The decision is an important precedent in the ongoing battle between abortion clinics and activists who wish to provide a message of life to women considering or intending to obtain abortions.
“We agree with the court’s conclusion that the ordinance violated the free speech rights of pro-life advocates by zoning them out of the areas where they have a First Amendment right to speak,” said David Cortman, senior legal counsel for the Alliance Defense Fund, which argued the case.
“This decision is significant because the court drew a well-needed line in the sand that cities may not cross; such overbroad and ‘unprecedented’ restrictions on pro-life speech around abortion clinics violate the Constitution,” he said.
The cause was launched in 2006 on behalf of Mary Kathryn Brown, a pro-life nurse who counsels women who have had or who are considering an abortion. The ADF said she never trespassed or blocked individuals from entering or leaving abortion businesses.
The year before, the city enacted an ordinance that restricted access to public property around abortion businesses, including a 15-foot zone around the door and an additional 100-foot zone around the clinic.
The appellate court issued a permanent injunction against the ordinance and returned the case to the district court to give the city an opportunity to correct its constitutional defects.
“Under the ordinance, individuals were prohibited from speaking – or even locating – in the sidewalk area within 15 feet from any entrance to abortion facilities. Moreover, within 100 feet of clinics, individuals were required to first obtain consent to approach a person closer than eight feet away before being granted permission to distribute leaflets or handbills or to engage in oral protest, education, or counseling,” the ADF said.
The 3rd Circuit said the combination of free speech restrictions was “unduly – and unconstitutionally – onerous.”
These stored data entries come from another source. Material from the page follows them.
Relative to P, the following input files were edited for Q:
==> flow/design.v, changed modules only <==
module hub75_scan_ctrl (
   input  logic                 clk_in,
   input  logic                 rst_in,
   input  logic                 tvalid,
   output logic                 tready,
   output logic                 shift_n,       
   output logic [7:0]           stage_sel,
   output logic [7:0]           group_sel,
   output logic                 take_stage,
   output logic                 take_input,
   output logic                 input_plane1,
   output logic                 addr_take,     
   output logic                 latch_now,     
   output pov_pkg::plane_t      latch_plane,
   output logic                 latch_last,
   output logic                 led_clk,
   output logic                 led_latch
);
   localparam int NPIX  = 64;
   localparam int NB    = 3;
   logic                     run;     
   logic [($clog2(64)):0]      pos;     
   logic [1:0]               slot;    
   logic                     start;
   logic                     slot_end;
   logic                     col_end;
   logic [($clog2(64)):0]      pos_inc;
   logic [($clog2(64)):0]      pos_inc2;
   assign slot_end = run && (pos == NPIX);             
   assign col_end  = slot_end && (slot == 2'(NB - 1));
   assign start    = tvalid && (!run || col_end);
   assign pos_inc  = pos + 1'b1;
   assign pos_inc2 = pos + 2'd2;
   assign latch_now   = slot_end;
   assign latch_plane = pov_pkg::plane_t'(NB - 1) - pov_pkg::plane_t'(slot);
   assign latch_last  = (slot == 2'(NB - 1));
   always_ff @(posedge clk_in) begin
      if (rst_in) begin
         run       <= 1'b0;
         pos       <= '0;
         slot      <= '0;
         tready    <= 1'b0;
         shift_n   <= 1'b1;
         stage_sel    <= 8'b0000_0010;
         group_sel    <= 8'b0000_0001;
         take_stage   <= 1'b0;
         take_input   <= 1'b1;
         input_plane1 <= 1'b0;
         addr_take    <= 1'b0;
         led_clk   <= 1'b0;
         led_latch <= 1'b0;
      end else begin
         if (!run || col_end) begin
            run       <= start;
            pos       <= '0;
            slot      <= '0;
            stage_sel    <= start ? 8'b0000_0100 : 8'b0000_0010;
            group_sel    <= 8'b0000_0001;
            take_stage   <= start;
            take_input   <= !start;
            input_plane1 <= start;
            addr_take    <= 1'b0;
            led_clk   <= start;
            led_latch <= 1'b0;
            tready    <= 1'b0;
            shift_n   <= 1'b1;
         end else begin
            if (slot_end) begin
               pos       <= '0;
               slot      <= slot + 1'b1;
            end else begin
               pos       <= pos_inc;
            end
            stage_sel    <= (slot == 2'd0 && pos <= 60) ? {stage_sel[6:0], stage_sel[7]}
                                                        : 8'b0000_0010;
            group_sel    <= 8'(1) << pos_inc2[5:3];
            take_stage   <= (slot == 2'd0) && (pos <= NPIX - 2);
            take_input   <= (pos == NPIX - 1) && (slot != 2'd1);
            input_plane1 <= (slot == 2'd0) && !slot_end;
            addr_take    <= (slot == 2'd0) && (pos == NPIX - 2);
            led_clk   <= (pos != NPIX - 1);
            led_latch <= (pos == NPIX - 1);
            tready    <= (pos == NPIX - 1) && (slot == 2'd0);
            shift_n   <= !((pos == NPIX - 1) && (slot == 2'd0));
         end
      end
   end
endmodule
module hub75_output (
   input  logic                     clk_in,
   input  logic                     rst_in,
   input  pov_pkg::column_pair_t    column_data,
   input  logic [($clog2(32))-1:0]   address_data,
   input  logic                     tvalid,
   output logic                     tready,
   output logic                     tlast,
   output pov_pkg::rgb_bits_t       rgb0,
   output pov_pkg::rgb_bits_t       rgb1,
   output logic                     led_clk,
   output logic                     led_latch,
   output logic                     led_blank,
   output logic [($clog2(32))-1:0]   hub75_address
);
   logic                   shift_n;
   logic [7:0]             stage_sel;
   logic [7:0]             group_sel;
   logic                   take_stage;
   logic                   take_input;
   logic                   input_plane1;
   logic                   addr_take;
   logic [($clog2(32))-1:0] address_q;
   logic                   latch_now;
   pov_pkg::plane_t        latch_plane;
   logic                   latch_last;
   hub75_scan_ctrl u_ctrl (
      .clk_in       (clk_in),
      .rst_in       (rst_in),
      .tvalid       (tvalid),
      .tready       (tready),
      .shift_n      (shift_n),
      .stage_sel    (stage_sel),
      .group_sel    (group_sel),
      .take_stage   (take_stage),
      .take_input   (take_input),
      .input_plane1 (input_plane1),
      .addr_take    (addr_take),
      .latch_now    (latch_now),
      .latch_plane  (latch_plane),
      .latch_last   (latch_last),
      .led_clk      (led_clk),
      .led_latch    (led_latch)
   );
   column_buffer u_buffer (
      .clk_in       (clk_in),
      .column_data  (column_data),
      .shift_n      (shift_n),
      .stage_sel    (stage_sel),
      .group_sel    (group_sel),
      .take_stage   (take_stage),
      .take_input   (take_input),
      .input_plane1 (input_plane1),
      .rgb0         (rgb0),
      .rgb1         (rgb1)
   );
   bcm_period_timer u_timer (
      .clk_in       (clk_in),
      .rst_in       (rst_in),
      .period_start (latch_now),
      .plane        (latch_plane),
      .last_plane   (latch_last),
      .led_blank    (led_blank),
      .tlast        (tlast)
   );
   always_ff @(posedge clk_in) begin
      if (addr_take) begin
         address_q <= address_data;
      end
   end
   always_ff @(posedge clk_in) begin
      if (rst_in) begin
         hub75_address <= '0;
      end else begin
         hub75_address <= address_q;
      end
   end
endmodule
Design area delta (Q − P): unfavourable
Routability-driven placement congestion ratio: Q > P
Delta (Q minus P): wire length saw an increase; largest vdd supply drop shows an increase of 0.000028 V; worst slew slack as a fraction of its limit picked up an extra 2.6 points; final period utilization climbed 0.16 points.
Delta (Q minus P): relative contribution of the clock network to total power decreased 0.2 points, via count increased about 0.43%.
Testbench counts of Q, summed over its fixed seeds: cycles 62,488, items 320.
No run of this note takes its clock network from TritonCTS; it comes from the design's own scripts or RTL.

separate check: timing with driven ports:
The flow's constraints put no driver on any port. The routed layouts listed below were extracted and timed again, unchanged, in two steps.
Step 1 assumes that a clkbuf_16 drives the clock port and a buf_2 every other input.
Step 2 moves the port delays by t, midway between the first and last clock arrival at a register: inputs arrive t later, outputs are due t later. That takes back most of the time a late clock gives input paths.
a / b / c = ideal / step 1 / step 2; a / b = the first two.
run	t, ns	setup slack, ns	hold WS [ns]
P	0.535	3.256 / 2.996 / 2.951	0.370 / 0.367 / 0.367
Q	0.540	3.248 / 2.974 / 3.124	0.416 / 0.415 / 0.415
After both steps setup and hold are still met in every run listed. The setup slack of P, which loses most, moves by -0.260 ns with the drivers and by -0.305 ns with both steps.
“We conclude that the ordinance burdens substantially more speech than necessary and is thus insufficiently tailored,” the opinion said. “Because we find that the ordinance’s combination of zones is not narrowly tailored, we hold on the merits that the ordinance is facially invalid.”
The opinion explained Pittsburgh had gone well beyond a similar “bubble law” in the state of Colorado that has been upheld by the Supreme Court.
The double layer of “bubble zone” was the law’s failing defect, the court said.
“Although the ordinance serves important
government interests, we believe the layering of two types of
prophylactic measures is ‘substantially broader than necessary
to achieve [those] interest[s],'” the court said.
“The … court allowed the prophylactic bubble zone established by the
Colorado statute, even though its restrictions swept up more
than the specific incidents of dogging and harassment that were
the government’s professed target,” the court said. “But
the ordinance’s combination of two prophylactic zones here
represents a restrictive step beyond the regulation approved.
“We [conclude] that the combination of the
bubble and buffer zones is invalid under the First Amendment,” the court said.
The appellate court also scolded the judge who issued the original approval of the speech restrictions, noting he had visited the location of the abortion business without any members of the legal team representing the plaintiff and even without a court reporter to document the evidence.
“Without presence of counsel there is no way to be certain … that the court does not view the wrong premises or objects,” the appeals court decision said. In addition, “because there is no record of the view, the litigants may effectively be denied any means of challenge on appeal.”